Da CED-Patienten mit schwerer Erkrankung meist eine immunsuppressive Therapie benötigen, empfiehlt es sich auch, in der Anamnese entsprechende Hinweise auf Risikofaktoren (wie Auslandsaufenthalte oder Herkunft aus Risikoländern, Drogenanamnese, Gabe von Blutprodukten etc.) für eine Tuberkulose (Tbc)-, Hepatitis-B (HBV)-, Hepatitis-C (HCV)- und Human-Immunodefiency-Virus (HIV)-Infektion zu erfragen. Unter einer immunsuppressiven Therapie, insbesondere bei Mehrfachimmunsuppression ist auch das Risiko für opportunistische Infektionen erhöht, sodass von der DGVS und der ECCO die Erhebung und ggf. Vervollständigung des Impfstatus gefordert wird. Allerdings wird empfohlen, innerhalb von 3 Monaten nach einer Lebendimpfung möglichst keine immunsuppressive Therapie durchzuführen.

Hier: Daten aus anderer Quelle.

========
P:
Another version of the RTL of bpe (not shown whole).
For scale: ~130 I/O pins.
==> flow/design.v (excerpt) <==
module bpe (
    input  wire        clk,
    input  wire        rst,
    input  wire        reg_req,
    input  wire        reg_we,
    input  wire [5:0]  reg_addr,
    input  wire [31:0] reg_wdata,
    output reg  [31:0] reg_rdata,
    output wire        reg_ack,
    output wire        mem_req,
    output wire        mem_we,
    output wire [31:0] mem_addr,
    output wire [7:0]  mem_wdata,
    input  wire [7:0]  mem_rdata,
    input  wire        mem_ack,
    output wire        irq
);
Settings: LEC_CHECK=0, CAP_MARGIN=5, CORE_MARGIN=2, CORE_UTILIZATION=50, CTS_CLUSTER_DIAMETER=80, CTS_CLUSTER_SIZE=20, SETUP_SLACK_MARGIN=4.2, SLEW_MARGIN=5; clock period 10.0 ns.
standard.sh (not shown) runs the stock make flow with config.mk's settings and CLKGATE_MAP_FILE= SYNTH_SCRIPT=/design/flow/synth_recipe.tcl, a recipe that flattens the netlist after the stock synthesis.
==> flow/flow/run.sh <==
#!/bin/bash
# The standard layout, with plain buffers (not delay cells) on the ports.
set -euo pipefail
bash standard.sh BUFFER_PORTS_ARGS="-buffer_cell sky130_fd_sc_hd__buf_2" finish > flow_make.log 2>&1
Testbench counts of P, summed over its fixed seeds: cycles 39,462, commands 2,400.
This is an optimization exercise on Yosys and OpenROAD, whose aim is small area, a short achievable clock period and few clock cycles per item, not a production implementation. Where RTL was checked, it was by simulation tests only, not by an equivalence proof against the original. No functional check of the RTL was part of runs 2 and 3.

==> flow/design.v, too long to show whole: its modules and the start of the top module <==
// module cvt_delta_rv: 266 lines
// module cvt_delta_gu: 266 lines
// module cvt_delta_gv: 266 lines
// module cvt_delta_bu: 266 lines
// module cvt_prod_rv: 43 lines
// module cvt_prod_bu: 43 lines
// module cvt_prod_gu: 43 lines
// module cvt_prod_gv: 43 lines
// module cvt_chroma: 17 lines
// module cvt_g_err: 23 lines
// module cvt_lzc: 15 lines
// module cvt_norm: 12 lines
// module cvt_out_pre: 17 lines
// module cvt_out: 21 lines
// module cvt_pair: 185 lines
module cvt_pair (
    input  wire        clk,
    input  wire        rst,
    input  wire        in_valid,
    output wire        in_ready,
    input  wire [7:0]  in_y0,
    input  wire [7:0]  in_y1,
    input  wire [7:0]  in_cb_a,
    input  wire [7:0]  in_cr_a,
    input  wire [7:0]  in_cb_b,
    input  wire [7:0]  in_cr_b,
    input  wire        in_interp,
    output wire        out_valid,
    output wire [31:0] out_r0,
    output wire [31:0] out_g0,
    output wire [31:0] out_b0,
    output wire [31:0] out_r1,
    output wire [31:0] out_g1,
    output wire [31:0] out_b1,
    output wire [23:0] out_rgb0_u8,    
    output wire [23:0] out_rgb1_u8
);
  // ...
==> flow/run.sh <==
#!/bin/bash
# synth_recipe.tcl (not shown) runs the flow's synth.tcl, then flattens the netlist and writes it again
# the make line also repeats each setting of config.mk as NAME=value (left out here)
make -C /OpenROAD-flow-scripts/flow DESIGN_CONFIG=/design/flow/config.mk WORK_HOME=/design/flow/orfs CLKGATE_MAP_FILE= SYNTH_SCRIPT=/design/flow/synth_recipe.tcl finish
==> flow/config.mk <==
export PLATFORM = sky130hd
export DESIGN_NAME = cvt_pair
export DESIGN_NICKNAME = cvt_pair
export VERILOG_FILES = /design/flow/design.v
export SDC_FILE = /design/flow/constraint.sdc
export NUM_CORES = 4
export LEC_CHECK = 0
export CAP_MARGIN = 20
export CORE_MARGIN = 2
export CORE_UTILIZATION = 50
export PLACE_DENSITY = 0.6
export SLEW_MARGIN = 20
==> flow/constraint.sdc <==
create_clock -name core_clock -period 17.0 [get_ports {clk}]
set_input_delay 3.4000 -clock core_clock [delete_from_list [all_inputs] [get_ports {clk}]]
set_output_delay 3.4000 -clock core_clock [all_outputs]
set_load 0.01 [all_outputs]
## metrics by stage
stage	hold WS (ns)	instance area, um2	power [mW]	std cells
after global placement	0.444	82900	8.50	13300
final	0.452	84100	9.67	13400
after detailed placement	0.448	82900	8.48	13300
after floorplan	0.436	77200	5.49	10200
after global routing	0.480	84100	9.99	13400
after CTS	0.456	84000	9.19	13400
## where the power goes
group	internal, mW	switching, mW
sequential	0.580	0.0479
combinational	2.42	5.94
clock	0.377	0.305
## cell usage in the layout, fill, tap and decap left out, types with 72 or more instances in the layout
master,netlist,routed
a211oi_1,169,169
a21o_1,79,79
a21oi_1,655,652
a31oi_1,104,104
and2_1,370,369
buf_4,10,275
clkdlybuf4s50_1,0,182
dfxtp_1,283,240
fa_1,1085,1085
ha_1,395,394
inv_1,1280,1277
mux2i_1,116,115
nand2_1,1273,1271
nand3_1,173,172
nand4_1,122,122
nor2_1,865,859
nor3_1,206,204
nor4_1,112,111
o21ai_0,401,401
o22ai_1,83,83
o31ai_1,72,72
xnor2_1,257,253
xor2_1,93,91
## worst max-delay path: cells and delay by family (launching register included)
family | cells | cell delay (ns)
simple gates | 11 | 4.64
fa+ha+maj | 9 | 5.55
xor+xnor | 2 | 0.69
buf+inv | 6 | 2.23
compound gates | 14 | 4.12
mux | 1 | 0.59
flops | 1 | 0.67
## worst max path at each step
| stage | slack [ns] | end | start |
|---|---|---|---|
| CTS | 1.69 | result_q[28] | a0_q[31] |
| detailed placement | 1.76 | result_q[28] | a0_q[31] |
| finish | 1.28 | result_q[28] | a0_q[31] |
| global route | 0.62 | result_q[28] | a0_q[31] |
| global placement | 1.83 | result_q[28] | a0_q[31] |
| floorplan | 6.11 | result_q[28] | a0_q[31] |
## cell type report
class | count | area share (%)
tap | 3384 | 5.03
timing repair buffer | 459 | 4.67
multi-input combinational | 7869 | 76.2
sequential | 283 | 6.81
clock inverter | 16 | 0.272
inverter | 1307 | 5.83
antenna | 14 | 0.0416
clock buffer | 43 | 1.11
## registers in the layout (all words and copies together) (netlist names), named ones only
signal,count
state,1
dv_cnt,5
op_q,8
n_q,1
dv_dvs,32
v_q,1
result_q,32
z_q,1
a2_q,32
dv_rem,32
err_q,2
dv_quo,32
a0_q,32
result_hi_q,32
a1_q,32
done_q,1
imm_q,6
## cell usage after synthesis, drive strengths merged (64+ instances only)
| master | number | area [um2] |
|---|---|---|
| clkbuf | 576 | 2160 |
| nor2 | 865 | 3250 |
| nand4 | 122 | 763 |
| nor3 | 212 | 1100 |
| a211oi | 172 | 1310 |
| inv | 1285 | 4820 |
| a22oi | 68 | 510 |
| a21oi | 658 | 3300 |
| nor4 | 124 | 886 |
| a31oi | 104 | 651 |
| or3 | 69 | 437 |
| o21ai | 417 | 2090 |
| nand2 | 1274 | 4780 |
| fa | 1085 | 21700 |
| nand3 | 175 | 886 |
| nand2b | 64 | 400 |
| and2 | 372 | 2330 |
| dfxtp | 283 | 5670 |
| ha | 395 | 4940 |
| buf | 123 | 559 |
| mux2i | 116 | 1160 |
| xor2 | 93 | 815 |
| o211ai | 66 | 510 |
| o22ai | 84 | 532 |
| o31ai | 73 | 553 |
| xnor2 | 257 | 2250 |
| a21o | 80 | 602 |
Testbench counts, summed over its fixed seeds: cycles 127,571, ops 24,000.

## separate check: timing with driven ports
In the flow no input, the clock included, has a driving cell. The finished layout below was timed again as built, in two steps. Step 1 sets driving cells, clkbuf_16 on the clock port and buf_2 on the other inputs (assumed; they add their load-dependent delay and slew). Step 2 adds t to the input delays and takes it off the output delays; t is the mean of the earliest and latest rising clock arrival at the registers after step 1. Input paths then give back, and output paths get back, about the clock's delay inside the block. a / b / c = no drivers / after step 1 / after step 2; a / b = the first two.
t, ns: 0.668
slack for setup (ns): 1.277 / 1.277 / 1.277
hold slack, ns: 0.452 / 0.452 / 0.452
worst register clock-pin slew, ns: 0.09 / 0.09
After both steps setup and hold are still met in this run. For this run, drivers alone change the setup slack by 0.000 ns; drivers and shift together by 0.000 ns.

Bei der Erfragung der klinischen Symptome sollte insbesondere detailliert die Stuhlanamnese erfragt werden, weil v. a. bei der Colitis ulcerosa fast immer auch Diarrhöen auftreten. Während im akuten Schub einer schweren Colitis ulcerosa blutige Diarrhöen von Patienten häufig angegeben werden, sind Blutauflagerungen seltener beim M. Crohn anzutreffen. Im Gegensatz dazu werden von M.-Crohn-Patienten (insbesondere wenn eine Darmstenose vorliegt) als klinische Symptome häufig Meteorismus, Borborygmus, abdominelle Schmerzen und Nahrungsmittelunverträglichkeiten v. a. für ballaststoffreiche Nahrung angegeben.
Auch Zeichen einer schweren Erkrankung wie Gewichtsverlust, Fieber, Schmerzen, blutige Diarrhöen und Tenesmen müssen beachtet und dokumentiert werden.
Aufgrund der häufig auftretenden extraintestinalen Manifestationen sollten diese bei der Anamneseerhebung gezielt erfragt werden. Dazu zählen insbesondere Symptome der Mundschleimhaut wie Aphten und Ulzera, Hautsymptome (insbesondere Erythema nodosum, Pyoderma gangraenosum, Neurodermitis und Psoriasis), Gelenksymptome (wie Arthralgien und rheumatoide Arthritis), anale/perianale Probleme (wie Fisteln, Perianalabszesse und Fissuren) [19, 39]. Oft können perianale Fisteln und damit assoziierte perianale Abszesse schon bei der Erstdiagnose eines M. Crohn auftreten.
Aktuell sind mehr als 200 Risiko-Genloci für CED bekannt, sodass der Familienanamnese große Bedeutung zukommt. Etwa 10–25% der CED-Patienten haben einen erstgradigen Verwandten mit M. Crohn oder Colitis ulcerosa. Da es eine erhebliche Überlappung der Risikogene von M. Crohn und Colitis ulcerosa gibt, können in verschiedenen Generationen auch unterschiedliche Formen einer CED auftreten (z. B. Mutter Colitis ulcerosa, Tochter M. Crohn).
Darüber hinaus gibt es eine Reihe von Risikogenen, die sowohl das CED-Risiko als auch das Risiko für andere Autoimmunerkrankungen erhöhen. Ein klassisches Beispiel ist die primär sklerosierende Cholangitis (PSC), die bei ca. 5% der Colitisulcerosa-Patienten und in geringerem Maße auch beim M. Crohn auftritt, während etwa drei Viertel aller PSC-Patienten an einer Colitis ulcerosa leiden.